Adversary “commands” are never executed. They are evaluated as prompts, and the LLM’s output is returned verbatim as if it were the system’s response. This is a load-bearing safety property: the “filesystem” and “processes” are JSON, not real. The seccomp-bpf filter enforces a strict syscall allowlist; violations trigger SIGSYS. Landlock restricts filesystem visibility. Nftables rules scoped to the process UID block all outbound network except the protocol listeners.
HTTP telemetry scraping at 10 Hz across four cluster nodes means 40 round trips per second with kilobytes of header overhead wrapping 200 bytes of actual data. ZeroMQ REQ/REP with msgpack payloads eliminates the framing waste and, critically, allows the harness to poll on request-aligned timestamps rather than on the scraper’s clock. When a benchmark request arrives at T=0, the harness captures cluster state at exact 100ms offsets through the response lifecycle.

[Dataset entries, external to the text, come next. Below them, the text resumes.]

<file path="config.mk">
export PLATFORM = sky130hd
export DESIGN_NAME = lookup_engine_control_regs
export DESIGN_NICKNAME = d
export VERILOG_FILES = /design/src/hw/lookup_ctl_pkg.sv /design/src/hw/lookup_engine_control_regs.sv /design/src/hw/lookup_hash_index.sv
export SDC_FILE = /design/constraint.sdc
export NUM_CORES = 1
export LEC_CHECK = 0
export BUFFER_PORTS_ARGS = -buffer_cell sky130_fd_sc_hd__buf_2
export CORE_ASPECT_RATIO = 1.2
export CORE_MARGIN = 2
export CORE_UTILIZATION = 56
export CTS_CLUSTER_SIZE = 12
export DETAILED_ROUTE_END_ITERATION = 7
export GPL_ROUTABILITY_DRIVEN = 1
export PLACE_DENSITY_LB_ADDON = 0.15
export RECOVER_POWER = 100
export SKIP_CTS_REPAIR_TIMING = 1
export SYNTH_ARGS = -nofsm -noshare
export SYNTH_HDL_FRONTEND = slang
export SYNTH_SLANG_ARGS = --single-unit
</file>
<file path="constraint.sdc">
create_clock -name i_ref_clk -period 5.1 [get_ports i_ref_clk]
set_input_delay 0.255 -clock i_ref_clk [delete_from_list [all_inputs] [get_ports i_ref_clk]]
set_output_delay 0.255 -clock i_ref_clk [all_outputs]
set_load 0.02 [all_outputs]
</file>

MOG2 background subtraction runs on every frame at 320×240 resolution with morphological cleanup (3×3 erode, 7×7 dilate) and a 0.5% minimum contour area gate. A grid-based cooldown system (8×6 cells, 2-second default) prevents duplicate detections from the same region. Optional ROI polygon masking restricts detection zones. The result: 90% of frames skip neural network inference entirely, preserving the RPi 5’s compute budget for frames that actually contain visitors.